> _Items listed in a dataset_
- - - - - - -

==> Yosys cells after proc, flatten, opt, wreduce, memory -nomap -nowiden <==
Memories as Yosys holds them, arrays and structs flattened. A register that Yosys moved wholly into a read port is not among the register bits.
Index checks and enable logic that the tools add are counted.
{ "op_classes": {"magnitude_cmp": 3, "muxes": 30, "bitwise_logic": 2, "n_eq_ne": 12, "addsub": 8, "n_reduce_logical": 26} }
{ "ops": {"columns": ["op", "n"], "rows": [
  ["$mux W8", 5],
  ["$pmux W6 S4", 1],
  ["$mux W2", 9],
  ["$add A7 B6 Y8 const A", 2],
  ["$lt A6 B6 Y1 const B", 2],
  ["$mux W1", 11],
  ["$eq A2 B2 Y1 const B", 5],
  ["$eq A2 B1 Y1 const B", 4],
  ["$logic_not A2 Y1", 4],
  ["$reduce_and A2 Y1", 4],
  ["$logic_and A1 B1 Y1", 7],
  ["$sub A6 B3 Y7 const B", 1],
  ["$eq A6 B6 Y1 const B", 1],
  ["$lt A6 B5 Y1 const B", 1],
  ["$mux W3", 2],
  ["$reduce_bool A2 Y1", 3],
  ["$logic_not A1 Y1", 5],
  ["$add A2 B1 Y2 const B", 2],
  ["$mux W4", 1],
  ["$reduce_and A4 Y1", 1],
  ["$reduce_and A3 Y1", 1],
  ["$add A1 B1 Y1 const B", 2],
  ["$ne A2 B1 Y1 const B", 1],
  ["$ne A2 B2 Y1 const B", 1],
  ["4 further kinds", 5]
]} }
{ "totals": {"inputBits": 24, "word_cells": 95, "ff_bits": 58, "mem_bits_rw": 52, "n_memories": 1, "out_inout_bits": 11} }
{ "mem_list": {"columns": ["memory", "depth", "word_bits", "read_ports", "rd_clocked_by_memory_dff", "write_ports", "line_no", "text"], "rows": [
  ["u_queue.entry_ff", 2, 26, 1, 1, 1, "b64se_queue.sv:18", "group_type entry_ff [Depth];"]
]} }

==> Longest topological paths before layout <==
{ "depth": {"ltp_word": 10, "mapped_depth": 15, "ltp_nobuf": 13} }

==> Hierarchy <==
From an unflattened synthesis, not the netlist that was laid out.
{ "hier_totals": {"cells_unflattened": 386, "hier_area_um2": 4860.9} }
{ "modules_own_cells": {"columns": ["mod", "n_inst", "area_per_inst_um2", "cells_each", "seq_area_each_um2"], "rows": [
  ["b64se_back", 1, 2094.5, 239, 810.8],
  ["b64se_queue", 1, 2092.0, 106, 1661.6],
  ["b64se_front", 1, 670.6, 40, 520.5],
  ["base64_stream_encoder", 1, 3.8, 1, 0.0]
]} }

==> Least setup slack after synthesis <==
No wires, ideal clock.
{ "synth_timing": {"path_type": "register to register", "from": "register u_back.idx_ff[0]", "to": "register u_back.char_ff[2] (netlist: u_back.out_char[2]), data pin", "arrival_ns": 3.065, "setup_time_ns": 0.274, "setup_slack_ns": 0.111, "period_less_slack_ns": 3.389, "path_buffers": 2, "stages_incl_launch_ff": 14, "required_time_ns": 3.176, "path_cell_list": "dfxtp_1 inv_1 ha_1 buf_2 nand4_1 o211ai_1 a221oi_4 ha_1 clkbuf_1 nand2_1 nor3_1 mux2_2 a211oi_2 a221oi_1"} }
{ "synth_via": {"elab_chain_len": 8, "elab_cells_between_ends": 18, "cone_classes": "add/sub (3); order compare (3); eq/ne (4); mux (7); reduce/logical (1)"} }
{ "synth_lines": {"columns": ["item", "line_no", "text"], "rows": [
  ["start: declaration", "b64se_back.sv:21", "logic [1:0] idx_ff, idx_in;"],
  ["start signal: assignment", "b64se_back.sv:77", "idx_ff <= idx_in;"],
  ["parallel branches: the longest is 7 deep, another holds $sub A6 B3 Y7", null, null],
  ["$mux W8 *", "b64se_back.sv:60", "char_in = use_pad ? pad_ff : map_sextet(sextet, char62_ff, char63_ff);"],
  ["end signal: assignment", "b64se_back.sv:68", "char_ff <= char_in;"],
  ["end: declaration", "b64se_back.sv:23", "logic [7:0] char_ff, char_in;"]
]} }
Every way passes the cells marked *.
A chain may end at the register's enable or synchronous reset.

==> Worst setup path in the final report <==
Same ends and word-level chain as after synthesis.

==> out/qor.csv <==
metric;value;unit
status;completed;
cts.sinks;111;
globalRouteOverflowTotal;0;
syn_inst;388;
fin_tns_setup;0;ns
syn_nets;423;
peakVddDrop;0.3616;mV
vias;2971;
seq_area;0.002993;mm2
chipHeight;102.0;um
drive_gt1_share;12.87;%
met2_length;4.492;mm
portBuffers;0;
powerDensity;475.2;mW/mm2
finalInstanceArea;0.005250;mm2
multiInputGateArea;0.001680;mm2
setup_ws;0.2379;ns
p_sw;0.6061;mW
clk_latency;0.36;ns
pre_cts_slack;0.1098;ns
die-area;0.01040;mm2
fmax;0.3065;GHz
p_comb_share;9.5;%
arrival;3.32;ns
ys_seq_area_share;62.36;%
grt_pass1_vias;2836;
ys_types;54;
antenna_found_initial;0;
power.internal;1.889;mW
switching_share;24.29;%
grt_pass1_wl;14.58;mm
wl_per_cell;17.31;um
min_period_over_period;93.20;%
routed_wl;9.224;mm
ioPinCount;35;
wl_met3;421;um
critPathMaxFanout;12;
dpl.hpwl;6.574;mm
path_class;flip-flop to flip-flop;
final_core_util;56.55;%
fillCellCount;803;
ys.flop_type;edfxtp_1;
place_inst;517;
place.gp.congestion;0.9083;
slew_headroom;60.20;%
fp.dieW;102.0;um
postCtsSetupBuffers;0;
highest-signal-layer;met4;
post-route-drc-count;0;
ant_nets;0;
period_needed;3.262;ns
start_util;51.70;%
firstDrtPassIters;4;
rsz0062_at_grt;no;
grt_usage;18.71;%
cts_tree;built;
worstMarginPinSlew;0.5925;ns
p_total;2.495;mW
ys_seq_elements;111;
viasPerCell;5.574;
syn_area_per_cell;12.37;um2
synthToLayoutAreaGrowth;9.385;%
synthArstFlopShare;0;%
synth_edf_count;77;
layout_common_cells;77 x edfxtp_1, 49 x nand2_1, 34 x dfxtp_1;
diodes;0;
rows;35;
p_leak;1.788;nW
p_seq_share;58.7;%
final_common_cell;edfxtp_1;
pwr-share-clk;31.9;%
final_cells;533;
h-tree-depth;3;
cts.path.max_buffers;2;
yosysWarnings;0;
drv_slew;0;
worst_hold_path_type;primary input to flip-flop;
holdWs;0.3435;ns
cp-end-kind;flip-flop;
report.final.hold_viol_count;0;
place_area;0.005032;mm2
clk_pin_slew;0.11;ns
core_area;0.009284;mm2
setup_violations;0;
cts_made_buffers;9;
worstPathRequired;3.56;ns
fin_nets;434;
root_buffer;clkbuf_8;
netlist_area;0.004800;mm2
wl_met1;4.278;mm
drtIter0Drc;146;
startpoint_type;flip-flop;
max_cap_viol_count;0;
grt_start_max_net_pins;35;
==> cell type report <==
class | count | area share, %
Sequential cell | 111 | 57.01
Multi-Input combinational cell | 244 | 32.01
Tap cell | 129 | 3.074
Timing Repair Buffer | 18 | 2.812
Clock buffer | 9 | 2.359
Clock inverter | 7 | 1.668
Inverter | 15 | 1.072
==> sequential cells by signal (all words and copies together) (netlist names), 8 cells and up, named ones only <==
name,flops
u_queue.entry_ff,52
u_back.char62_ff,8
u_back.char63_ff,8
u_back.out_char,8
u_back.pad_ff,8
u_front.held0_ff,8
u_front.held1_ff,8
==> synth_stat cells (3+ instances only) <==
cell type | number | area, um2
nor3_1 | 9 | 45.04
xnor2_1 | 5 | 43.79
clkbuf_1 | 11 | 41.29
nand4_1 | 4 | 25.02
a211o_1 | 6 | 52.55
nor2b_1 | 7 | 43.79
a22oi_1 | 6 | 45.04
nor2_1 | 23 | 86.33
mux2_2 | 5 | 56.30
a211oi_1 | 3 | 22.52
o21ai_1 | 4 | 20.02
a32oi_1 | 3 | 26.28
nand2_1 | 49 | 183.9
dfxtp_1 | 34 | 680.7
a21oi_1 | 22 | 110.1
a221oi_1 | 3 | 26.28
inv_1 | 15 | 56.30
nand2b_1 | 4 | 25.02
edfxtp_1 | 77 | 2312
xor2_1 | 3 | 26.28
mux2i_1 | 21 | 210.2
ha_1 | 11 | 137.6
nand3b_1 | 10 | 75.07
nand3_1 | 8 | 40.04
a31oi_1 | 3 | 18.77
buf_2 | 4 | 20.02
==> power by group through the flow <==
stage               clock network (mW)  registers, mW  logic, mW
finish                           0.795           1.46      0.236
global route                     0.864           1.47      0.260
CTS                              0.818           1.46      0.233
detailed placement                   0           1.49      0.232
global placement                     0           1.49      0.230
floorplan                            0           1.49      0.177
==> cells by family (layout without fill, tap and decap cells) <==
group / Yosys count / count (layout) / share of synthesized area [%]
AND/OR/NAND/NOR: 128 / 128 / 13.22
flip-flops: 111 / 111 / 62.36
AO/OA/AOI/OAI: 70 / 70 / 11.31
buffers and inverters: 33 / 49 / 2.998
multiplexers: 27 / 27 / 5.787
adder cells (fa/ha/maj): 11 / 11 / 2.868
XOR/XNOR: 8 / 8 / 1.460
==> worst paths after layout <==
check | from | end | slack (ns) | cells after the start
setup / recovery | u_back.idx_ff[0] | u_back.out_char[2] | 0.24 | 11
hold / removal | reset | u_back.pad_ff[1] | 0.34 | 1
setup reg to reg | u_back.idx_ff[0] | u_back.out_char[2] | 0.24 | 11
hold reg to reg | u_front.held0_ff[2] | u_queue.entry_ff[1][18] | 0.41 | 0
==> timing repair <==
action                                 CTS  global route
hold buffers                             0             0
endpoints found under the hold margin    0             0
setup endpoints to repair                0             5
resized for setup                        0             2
$ cat config.mk
export PLATFORM = sky130hd
export DESIGN_NAME = bb3_queue
export DESIGN_NICKNAME = d
export VERILOG_FILES = /design/src/bb3_pkg.sv /design/src/bb3_queue.sv
export SDC_FILE = /design/constraint.sdc
export NUM_CORES = 1
export LEC_CHECK = 0
export ABC_AREA = 1
export BUFFER_PORTS_ARGS = -buffer_cell sky130_fd_sc_hd__buf_2
export CAP_MARGIN = 20
export CORE_ASPECT_RATIO = 2
export CORE_MARGIN = 3
export CORE_UTILIZATION = 34
export CTS_BUF_LIST = sky130_fd_sc_hd__clkbuf_16
export DETAILED_ROUTE_END_ITERATION = 16
export HOLD_SLACK_MARGIN = 0.02
export PLACE_DENSITY = 0.58
export SYNTH_ARGS = -nofsm -noshare
export SYNTH_HDL_FRONTEND = slang
export SYNTH_SLANG_ARGS = --single-unit
$ cat constraint.sdc
create_clock -name clk -period 1.3 [get_ports clk]
set_input_delay 0.325 -clock clk [delete_from_list [all_inputs] [get_ports clk]]
set_output_delay 0.325 -clock clk [all_outputs]
set_load 0.01 [all_outputs]
$ cat src/bb3_pkg.sv
// Shared constants, command and register codes, and the reciprocal table
// for the 3x3 RGB box blur. No dependencies.
package bb3_pkg;

  // Field and counter widths fixed by the stream format.
  localparam int PIX_W = 24;
  localparam int ROW_W = 13;
  localparam int WIDTH_FIELD_W = 11;
  localparam int HEIGHT_W = 13;
  localparam int CFG_IDX_W = 1;
  localparam int CFG_DATA_W = 13;

  // Defaults and limits.
  localparam int DEFAULT_MAX_WIDTH = 1024;
  localparam int RESET_WIDTH = 640;
  localparam logic [HEIGHT_W-1:0] RESET_HEIGHT = 13'd480;
  localparam logic [HEIGHT_W-1:0] HEIGHT_LIMIT = 13'd4096;
  localparam int QUEUE_DEPTH = 4;

  // Command codes of an input word.
  localparam logic CMD_PIXEL = 1'b0;
  localparam logic CMD_FLUSH = 1'b1;

  // Register indexes.
  localparam logic [CFG_IDX_W-1:0] REG_IMAGE_WIDTH = 1'd0;
  localparam logic [CFG_IDX_W-1:0] REG_IMAGE_HEIGHT = 1'd1;

  // Mean arithmetic: sums of up to nine bytes, divided via a reciprocal.
  localparam int SUM_W = 12;
  localparam int CNT_W = 4;
  localparam int RECIP_SHIFT = 20;
  localparam int RECIP_W = 21;

  // Rounded-up reciprocal of a neighbor count, scaled by 2^RECIP_SHIFT.
  // The scale leaves the quotient exact for every sum below 4096.
  function automatic logic [RECIP_W-1:0] recip(input logic [CNT_W-1:0] cnt);
    logic [RECIP_W-1:0] m;
    unique case (cnt)
      4'd1:    m = 21'd1048576;
      4'd2:    m = 21'd524288;
      4'd3:    m = 21'd349526;
      4'd4:    m = 21'd262144;
      4'd6:    m = 21'd174763;
      4'd9:    m = 21'd116509;
      default: m = 21'd1048576;
    endcase
    return m;
  endfunction

endpackage

$ cat src/bb3_queue.sv
// Small first-in first-out queue of slot words between front and back.
// Depends on bb3_pkg only for the default depth.
module bb3_queue #(
  parameter int WIDTH = 8,
  parameter int DEPTH = bb3_pkg::QUEUE_DEPTH
) (
  input  logic             clk,
  input  logic             rst,
  input  logic             push,
  input  logic [WIDTH-1:0] push_data,
  output logic             full,
  input  logic             pop,
  output logic [WIDTH-1:0] pop_data,
  output logic             empty
);
  localparam int PtrW = (DEPTH > 1) ? $clog2(DEPTH) : 1;
  localparam int CntW = $clog2(DEPTH + 1);

  logic [WIDTH-1:0] slots [DEPTH];
  logic [PtrW-1:0]  wr_ptr;
  logic [PtrW-1:0]  rd_ptr;
  logic [CntW-1:0]  fill;

  assign full     = (fill == CntW'(DEPTH));
  assign empty    = (fill == '0);
  assign pop_data = slots[rd_ptr];

  // Storage is written at the tail only.
  always_ff @(posedge clk) begin
    if (push) begin
      slots[wr_ptr] <= push_data;
    end
  end

  // Pointers wrap at the depth; the fill count tracks occupancy.
  always_ff @(posedge clk) begin
    if (rst) begin
      wr_ptr <= '0;
      rd_ptr <= '0;
      fill   <= '0;
    end else begin
      if (push) begin
        wr_ptr <= (wr_ptr == PtrW'(DEPTH - 1)) ? '0 : wr_ptr + PtrW'(1);
      end
      if (pop) begin
        rd_ptr <= (rd_ptr == PtrW'(DEPTH - 1)) ? '0 : rd_ptr + PtrW'(1);
      end
      if (push && !pop) begin
        fill <= fill + CntW'(1);
      end else if (pop && !push) begin
        fill <= fill - CntW'(1);
      end
    end
  end
endmodule

-- Yosys cells after proc, flatten, opt, wreduce, memory -nomap -nowiden
Memory sizes are Yosys's and may differ from the RTL's. A register that Yosys moved wholly into a read port is not among the register bits.
Cells that the tools add are included.
- $add $sub $neg: 4
- equality and inequality tests: 3
- multiplexer cells: 8
- reductions and logical operators: 6
- operator list (cell ; number):
    $mux 2 ; 4
    $mux 3 ; 2
    $add 2x1->2 const B ; 2
    $eq 2x2->1 const B ; 2
    $add 3x1->3 const B ; 1
    $eq 3x3->1 const B ; 1
    $logic_not 3->1 ; 1
    $sub 3x1->3 const B ; 1
    $logic_and 1x1->1 ; 2
    $logic_not 1->1 ; 2
    $mux 1 ; 2
    $reduce_bool 2->1 ; 1
- flip-flop bits (word level): 7
- RAM bits: 32
- memories: 1
- memories (name ; depth ; width ; rd ports ; clocked after memory_dff ; write ports ; RTL line ; text):
    slots ; 4 ; 8 ; 1 ; 1 ; 1 ; bb3_queue.sv:19 ; logic [WIDTH-1:0] slots [DEPTH];

-- Logic depth before layout (Yosys ltp)
- depth in word-level cells: 4
- mapped depth: 10

-- Worst setup path after synthesis
No wires, ideal clock.
- kind: input -> register
- start point: input port pop
- end point: register fill[2]
- arrival time: 1.266 ns
- data required time: 1.190 ns
- slack: -0.076 ns
- stages: 10
- buffers on the path: 0
- cell sequence: inv_1 > ha_1 > inv_1 > fa_1 > inv_1 > nand2_1 > nand3_1 > nand2_1 > inv_1 > nor2_1
- cells in the longest elaborated chain, start to end: 3
- ends and longest elaborated chain (element ; RTL line ; text):
    from (decl) ; bb3_queue.sv:12 ; input logic pop,
    $logic_not 1->1 ; bb3_queue.sv:48 ; if (push && !pop) begin
    $logic_and 1x1->1 ; bb3_queue.sv:48 ;
    $mux 3 / $reduce_bool 2->1 (equally long branches) ; -- ;
    to (signal assigned) ; bb3_queue.sv:49 ; fill <= fill + CntW'(1);
    to (signal assigned) ; bb3_queue.sv:51 ; fill <= fill - CntW'(1);
    to (decl) ; bb3_queue.sv:22 ; logic [CntW-1:0] fill;
Several ways; a longest one is shown, not always the timed one.
A chain may end at the register's enable or synchronous reset.

==> reports/qor.yml <==
final_antenna_net_count: 0
switching_power_uw: 765.8
top_usage_layer: "met2"
synth_top_area_share_pct: 58.18
slew_violations: 0
place_congestion: 0.7004
tightest_slew_ps: 168.3
cellLeakagePower_nw: 0.9123
cts_hold_buf: 0
ctsHtreeMaxLevel: 2
syn_area_per_cell_sq_um: 12.23
drtIter0Drc: 35
skew_ps: 2.634
io-pin-count: 22
vias: 1155
grt_use_met1_pct: 12.33
slew-limit-headroom_pct: 88.76
insertion_delay_ps: 280
path_cells: "inv_4 > clkbuf_16 > nor2_2 > o22ai_1 > buf_2"
violations: "setup timing"
power_frac_seq_pct: 45.2
cap_violations: 0
chipWidth_microns: 55.28
cp-end-kind: "output port"
die_y_microns: 104.6
cts_root_buffer: "clkbuf_16"
cellInternalPower_mw: 2.640
final_core_util_pct: 48.25
rsz0062_at_grt: "yes"
wl_per_cell_microns: 15.32
area_delta_synth_final_pct: 35.61
grtUsageMet2_pct: 23.39
grt_use_total_pct: 12.51
yosysTopAreaCell: "edfxtp_1"
firstDrtPassIters: 4
first_global_vias: 1178
crit_path_max_fanout: 8
worstPathArrival_ps: 1200
ys_seq_area_share_pct: 69.09
dieArea_sq_um: 5780
synth_warnings: 0
grt_max_degree: 17
ys_types: 19
ys_seq_elements: 41
core_area_sq_um: 4642
clock-sinks: 41
finalWorstSetupSlack_ps: -226.6
io_buffer_count: 21
min_path_type: "in2reg"
clkSlewWorstSetupHoldPaths_ps: 60
overflow: 0
cts_tree: "built"
diodes: 0
fin_setup_tns_ps: -1689
grt_util_met3_pct: 2.967
ir_drop_uv: 857.0
status: "finished, violations left"
drc: 0
synthTopCellsByArea: "edfxtp_1 (58%), dfxtp_1 (11%), nor2_1 (5.0%), ha_1 (4.5%), o21ai_0 (4.5%)"
grt_first_pass_wirelength_microns: 5526
synthCells: 135
dpl.hpwl_microns: 2428
required_ps: 980
crit_slowest_cell: "dfxtp_4"
dp_slack_ps: -243.1
worstSetupPathType: "reg2out"
start_util_pct: 35.58
p_per_area_nw_per_um2: 1521
p_sw_share_pct: 22.49
critPathLaunchType: "flop"
clock_power_share_pct: 41.4
core.rowCount: 35
hold_viol: 0
finalCritPeriodShare_pct: 117.4
cts_made_buffers: 5
synth_area_sq_um: 1652
layout_min_cycle_time_ps: 1527
finalNetCount: 194
viasPerCell: 5.000
max_freq_ghz: 0.6551
slowest_delay_ps: 360
setup_viol: 8
finalPower_mw: 3.406
drive_gt1_share_pct: 39.77
wl_microns: 3539
antenna_found_initial: 0
cts_buffer_depth: 2
syn_nets: 154
combPwrFrac_pct: 13.4
## metal layers
layer	part of all wire [%]	routed length, microns
met1	35	1240
met2	60	2113
met3	3.0	105
met4	2.2	79
met5	0	0
## cell usage after synthesis
cell,n
nand2_1,8
o21ai_2,2
fa_1,1
nor2_2,2
nor3_1,4
nand3_1,1
dfxtp_1,9
nor2_1,22
edfxtp_1,32
inv_1,15
ha_1,6
inv_2,1
o21ai_0,15
xor2_1,1
o21ai_1,2
a21oi_1,3
buf_6,2
o22ai_1,8
nand4_1,1
## kinds of logic (layout without fill, tap and decap cells)
kind of cell	Yosys count	after routing	synth area share, %
flops	41	41	69.09
simple gates	38	38	9.470
compound gates	30	30	10.15
buf+inv	18	59	4.999
fa+ha+maj	7	7	5.758
xor+xnor	1	1	0.5304
## cell usage in the layout (no fill, tap or decap), drive strengths merged, types with 3 or more instances in the layout
cell type | Yosys | routed
buf | 2 | 34
edfxtp | 32 | 32
nor2 | 24 | 24
o21ai | 19 | 19
inv | 16 | 16
dfxtp | 9 | 9
o22ai | 8 | 8
clkbuf | 0 | 8
nand2 | 8 | 8
ha | 6 | 6
nor3 | 4 | 4
a21oi | 3 | 3
## layout make-up
class / count / area, sq um
multi-input cells: 76 / 483.0
clock buffers: 7 / 175.2
flip-flops and latches: 41 / 1150
fillers: 443 / 2402
clock inverters: 1 / 5.005
repair buffers: 35 / 287.8
inverters: 16 / 70.07
well taps: 55 / 68.82
## registers in the layout, summed over array words and instances, names as in the netlist, named ones only
signal  flops
wr_ptr      2
fill        3
slots      32
rd_ptr      2
## repair_timing
item,CTS,global route
gates cloned,1,1
setup buffers,0,1
pin swaps,3,8
setup endpoints to repair,10,11
gates resized for setup,21,18
## power groups by stage
stage | combinational (mW) | sequential [mW] | clock (mW)
after floorplan | 0.216 | 1.55 | 0
after global placement | 0.376 | 1.55 | 0
after detailed placement | 0.400 | 1.56 | 0
after CTS | 0.418 | 1.54 | 1.44
after global routing | 0.505 | 1.55 | 1.49
final | 0.455 | 1.54 | 1.41
## critical path: cells and delay by family (launching register included)
kind	cells	cell delay, ps
AOI/OAI and AO/OA	1	140
buffers and inverters	3	400
DFF	1	360
and+or+nand+nor	1	30
## metrics by stage
step,instance area [sq um],cells,hold WS (ps)
global route,2240,231,254.4
detailed placement,1941,220,531.2
floorplan,1657,135,397.4
CTS,2153,229,251.7
finish,2240,231,254.1
global placement,1941,220,505.4
## worst paths after layout
check | from | end | slack [ps] | cells past startpoint
worst min register to register | fill[1] | fill[1] | 540 | 2
worst min-delay path | rst | fill[0] | 250 | 2
worst max-delay path | flop | pop_data[0] | -230 | 5
worst max register to register | fill[0] | fill[2] | 90 | 6
(Power assumes the default switching activity.)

- - - - - - -

> _WORK REQUIRED_
Go through the data above and find the lines with the word "assignment". Copy each of those lines.

> _ANSWER SECTION_
  ["start signal: assignment", "b64se_back.sv:77", "idx_ff <= idx_in;"],
  ["end signal: assignment", "b64se_back.sv:68", "char_ff <= char_in;"],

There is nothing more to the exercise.